ROANOKE TIMES

                         Roanoke Times
                 Copyright (c) 1995, Landmark Communications, Inc.

DATE: FRIDAY, January 1, 1993                   TAG: 9301010143
SECTION: BUSINESS                    PAGE: A-5   EDITION: HOLIDAY 
SOURCE: CHARLYNE H. McWILLIAMS STAFF WRITER
DATELINE:                                 LENGTH: Medium


ACADEMY OF MEDICINE PRESCRIBING EDUCATION

William Rutherford considered two careers when he was young. One was a typical childhood dream, as a cowboy herding cattle on the open range. The other was more conservative, ministering to people in church.

Even after he chose a medical career, Rutherford, a heart specialist affiliated with Salem's Lewis-Gale Clinic, realized medicine and ministry had more in common than many people might think.

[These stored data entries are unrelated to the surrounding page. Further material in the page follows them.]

Background: an optimization exercise with open tools, aiming at small area. Do not read the settings as production practice.
RTL that was checked went through simulation tests only; none was proved equivalent to the original.
No functional check of the RTL was part of runs 1, 2 and 5.
Power and IR drop assume default switching activity. The flow treats the clock pin as an ideal source, which a real chip does not have.

<file path="flow/constraint.sdc">
create_clock -name core_clock -period 10.0 [get_ports {clk}]
set_input_delay 2.0000 -clock core_clock [delete_from_list [all_inputs] [get_ports {clk}]]
set_output_delay 2.0000 -clock core_clock [all_outputs]
set_load 0.01 [all_outputs]
</file>
<file path="flow/design.v">
`timescale 1ns/1ps
module delay_increment_comparator #(
  parameter int DW_INTEGER  = 18,
  parameter int DW_FRACTION = 8,
  parameter int DW_DELAY    = 12,
  parameter int N_HALF      = 32
) (
  input  logic                                    clk,
  input  logic                                    rst,
  input  logic                                    configure,
  input  logic signed [DW_INTEGER+DW_FRACTION:0]  term_pos_n,
  input  logic signed [DW_INTEGER+DW_FRACTION:0]  term_neg_n,
  input  logic                                    term_ready,
  output logic                                    term_ack,
  output logic        [DW_DELAY-1:0]              delay_pos,
  output logic        [DW_DELAY-1:0]              delay_neg,
  output logic        [4:0]                       elem_idx,
  output logic        [15:0]                      point_idx,
  output logic                                    out_valid,
  input  logic                                    out_ready,
  output logic                                    overflow
);
  localparam int TW = DW_INTEGER + DW_FRACTION + 1;
  localparam int AW = TW + 2;
  localparam int EW = AW + DW_DELAY;    
  localparam int HW = AW - DW_FRACTION;
  localparam logic [1:0] S_IDLE = 2'd0, S_CAPTURE = 2'd1, S_UPDATE = 2'd2, S_OUTPUT = 2'd3;
  logic [1:0]          state_q;
  logic                term_ack_q;
  logic                out_valid_q;
  logic                overflow_q;
  logic                first_q;
  logic [4:0]          elem_q;
  logic [15:0]         point_q;
  logic [EW-1:0]       ring_pos [N_HALF];
  logic [EW-1:0]       ring_neg [N_HALF-1];
  logic                take;
  logic                is_center;
  logic [EW-1:0]       sum_pos, sum_neg;
  logic [EW-1:0]       nrm_pos, nrm_neg;
  logic                ovf_pos, ovf_neg;
  function automatic logic [EW-1:0] accum(input logic [EW-1:0] cur, input logic first,
                                          input logic [TW-1:0] term);
    logic [EW-1:0] h;
    logic [AW-1:0] t, s;
    logic          c;
    h = first ? '0 : cur;
    t = {{(AW-TW){term[TW-1]}}, term};
    c = 1'b0;
    for (int i = 0; i < AW; i++) begin
      s[i] = h[i] ^ t[i] ^ c;
      c    = (h[i] & t[i]) | (c & (h[i] ^ t[i]));
    end
    accum = {h[EW-1:AW], s};
  endfunction
  function automatic logic [EW:0] settle(input logic [EW-1:0] cur);
    logic [DW_DELAY-1:0]   cnt, cnt_nx;
    logic [HW:0]           hi, kn, t2n, d;
    logic [DW_DELAY+2:0]   t2;
    logic                  c, ge, ov;
    cnt = cur[EW-1:AW];
    hi  = {cur[AW-1], cur[AW-1:DW_FRACTION]};
    kn  = ~{{(HW-DW_DELAY-1){1'b0}}, cnt, 1'b1};
    c   = 1'b1;
    for (int i = 0; i <= HW; i++) begin
      d[i] = hi[i] ^ kn[i] ^ c;
      c    = (hi[i] & kn[i]) | (c & (hi[i] ^ kn[i]));
    end
    ge = ~d[HW];
    c = ge;
    for (int i = 0; i < DW_DELAY; i++) begin
      cnt_nx[i] = cnt[i] ^ c;
      c         = cnt[i] & c;
    end
    t2  = c ? ((DW_DELAY+3)'(1) << (DW_DELAY+1)) : {1'b0, cnt_nx, 2'b00};
    t2n = ~{{(HW-DW_DELAY-2){1'b0}}, t2};
    c   = 1'b1;
    for (int i = 0; i <= HW; i++)
      c = (hi[i] & t2n[i]) | (c & (hi[i] ^ t2n[i]));
    ov  = c ^ hi[HW] ^ t2n[HW];
    settle = {ge & ~ov, cnt_nx, ge ? d[HW-1:0] : hi[HW-1:0], cur[DW_FRACTION-1:0]};
  endfunction
  assign take      = (state_q == S_CAPTURE) && term_ready && !rst && !configure;
  assign is_center = (elem_q == 5'd0);
  always_comb begin
    sum_pos            = accum(ring_pos[0], first_q, term_pos_n);
    sum_neg            = accum(ring_neg[0], first_q, term_neg_n);
    {ovf_pos, nrm_pos} = settle(ring_pos[N_HALF-1]);
    {ovf_neg, nrm_neg} = settle(ring_neg[N_HALF-2]);
  end
  always_ff @(posedge clk) begin
    if (take) begin
      for (int i = 0; i < N_HALF - 2; i++) ring_pos[i] <= ring_pos[i+1];
      ring_pos[N_HALF-2] <= nrm_pos;
      ring_pos[N_HALF-1] <= sum_pos;
    end
  end
  always_ff @(posedge clk) begin
    if (take && !is_center) begin
      for (int i = 0; i < N_HALF - 3; i++) ring_neg[i] <= ring_neg[i+1];
      ring_neg[N_HALF-3] <= nrm_neg;
      ring_neg[N_HALF-2] <= sum_neg;
    end
  end
  always_ff @(posedge clk) begin
    if (rst || configure) begin
      first_q <= 1'b1;
    end else if (take && elem_q == 5'(N_HALF - 1)) begin
      first_q <= 1'b0;
    end
  end
  always_ff @(posedge clk) begin
    if (rst || configure) begin
      state_q     <= rst ? S_IDLE : S_CAPTURE;
      term_ack_q  <= 1'b0;
      out_valid_q <= 1'b0;
      overflow_q  <= 1'b0;
      elem_q      <= '0;
      point_q     <= '0;
    end else begin
      case (state_q)
        S_IDLE: begin
          term_ack_q <= 1'b0;
        end
        S_CAPTURE: begin
          if (term_ready) begin
            term_ack_q <= 1'b1;
            state_q    <= S_UPDATE;
          end
        end
        S_UPDATE: begin
          term_ack_q  <= 1'b0;
          out_valid_q <= 1'b1;
          overflow_q  <= overflow_q | ovf_pos | (~is_center & ovf_neg);
          state_q     <= S_OUTPUT;
        end
        default: begin
          if (out_ready) begin
            out_valid_q <= 1'b0;
            state_q     <= S_CAPTURE;
            if (elem_q == 5'(N_HALF - 1)) begin
              elem_q  <= '0;
              point_q <= point_q + 16'd1;
            end else begin
              elem_q  <= elem_q + 5'd1;
            end
          end
        end
      endcase
    end
  end
  assign term_ack  = term_ack_q;
  assign out_valid = out_valid_q;
  assign overflow  = overflow_q;
  assign delay_pos = nrm_pos[EW-1:AW];
  assign delay_neg = is_center ? nrm_pos[EW-1:AW] : nrm_neg[EW-1:AW];
  assign elem_idx  = elem_q;
  assign point_idx = point_q;
endmodule
</file>
<file path="flow/run.sh">
#!/bin/bash
# synth_recipe.tcl (not shown) runs the flow's synth.tcl, then flattens the netlist and writes it again
# the make line also repeats each setting of config.mk as NAME=value (left out here)
make -C /OpenROAD-flow-scripts/flow DESIGN_CONFIG=/design/flow/config.mk WORK_HOME=/design/flow/orfs CLKGATE_MAP_FILE= SYNTH_SCRIPT=/design/flow/synth_recipe.tcl finish
</file>
<file path="flow/config.mk">
export PLATFORM = sky130hd
export DESIGN_NAME = delay_increment_comparator
export DESIGN_NICKNAME = delay_increment_comparator
export VERILOG_FILES = /design/flow/design.v
export SDC_FILE = /design/flow/constraint.sdc
export NUM_CORES = 4
export LEC_CHECK = 0
export CAP_MARGIN = 20
export CORE_MARGIN = 2
export CORE_UTILIZATION = 70
export CTS_CLUSTER_DIAMETER = 80
export CTS_CLUSTER_SIZE = 30
export PLACE_DENSITY = 0.75
export SLEW_MARGIN = 20
</file>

"I work with people helping them through a crisis," he said, just like clergy.

Despite his other interests, Rutherford had early influences that led him to a medical career. His father sold radiology equipment for General Electric Co. After talking with some of those people and with some encouragement from his family, he decided to attend Hampden-Sydney College to prepare for a career in radiology.

While at school, he decided to become a general practitioner. And later he decided to specialize in cardiology, where he found a different way to minister to the human heart.

The Roanoke native didn't do any preaching as president of the Roanoke Valley Academy of Medicine, however, he rallied to close the gap of misunderstanding between the public and doctors.

"We've gradually become more involved in the community," he said. "It used to be a group that looked out for the interests of doctors."

Rutherford completes his yearlong term today.

One of the major changes Rutherford said he's seen is more interest in how the health-care system works and its increasing cost, which has modified the role of the academy to helping people understand both sides of the issue.

"As health-care reform comes, people will naturally gravitate to the academy" as a source of information about changes in the health-care industry, he said.

The organization of more than 400 area doctors has made more of an effort to understand and be understood by the public, he said.

In order to foster this understanding, the academy joined the Blue Ridge Regional Health Care Coalition, a group of organizations interested in harnessing health-care costs in the valley.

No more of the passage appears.